Update DeltaTable on column type ArrayType(): add element to array

carlosancassani
New Contributor III

Hi all,

I need to perform an Update on a Delta Table adding elements to a column of ArrayType(StringType()) which is initialized empty.

Before Update

Col_1 StringType()Col_2 StringType()Col_3 ArrayType()
ValVal[ ]

After Update

Col_1 StringType()Col_2 StringType()Col_3 ArrayType()
ValVal[ 'append value' ]

I'm trying with Update syntax but a receive errors within the "set" statement since updated value type (StringType) is not consistent with target one - ArrayType(StringType()):

 

schema = StructType([ 
StructField("Load_id", StringType(), True), 
StructField("Task_id", StringType(), True), 
StructField("Task_output", StringType(), True), 
StructField("Task_output_detail", ArrayType(StringType()), True), StructField("Execution_ts", TimestampType(), True), 
StructField("Task_status", StringType(), True)]) 
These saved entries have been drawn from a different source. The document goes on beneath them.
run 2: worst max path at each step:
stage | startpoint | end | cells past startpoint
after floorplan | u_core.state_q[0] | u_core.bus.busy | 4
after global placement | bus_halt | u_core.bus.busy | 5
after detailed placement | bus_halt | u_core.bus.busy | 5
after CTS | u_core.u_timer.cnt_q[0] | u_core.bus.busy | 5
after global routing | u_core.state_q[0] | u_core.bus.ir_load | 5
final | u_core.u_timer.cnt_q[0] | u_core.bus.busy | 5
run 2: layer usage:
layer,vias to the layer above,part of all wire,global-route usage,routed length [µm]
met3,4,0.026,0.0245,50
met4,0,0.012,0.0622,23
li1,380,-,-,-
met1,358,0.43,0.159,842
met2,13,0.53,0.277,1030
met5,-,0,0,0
#some code to init materialize the delta table

Task_output_detail = "Invalid value" 
Log_table = DeltaTable.forPath(spark, path) 
Log_table.update( 
condition = (col("Load_id")== Load_id) & (col("Task_id")== Task_id), 
set = { "Task_output": lit(Task_output), "Task_output_detail": Task_output_detail, "Execution_ts": lit(Execution_ts), "Task_status": lit('Closed')})

 


Does anyone know a "smart" solution or correct syntaxt to achieve that? I want to avoid deleting the raw and creating a new one since I have to perform multiple updates / appends. 

Thanks! 

Does it mean that to add an element to an array we have first read all the elements of the array, then add new one, the save new array?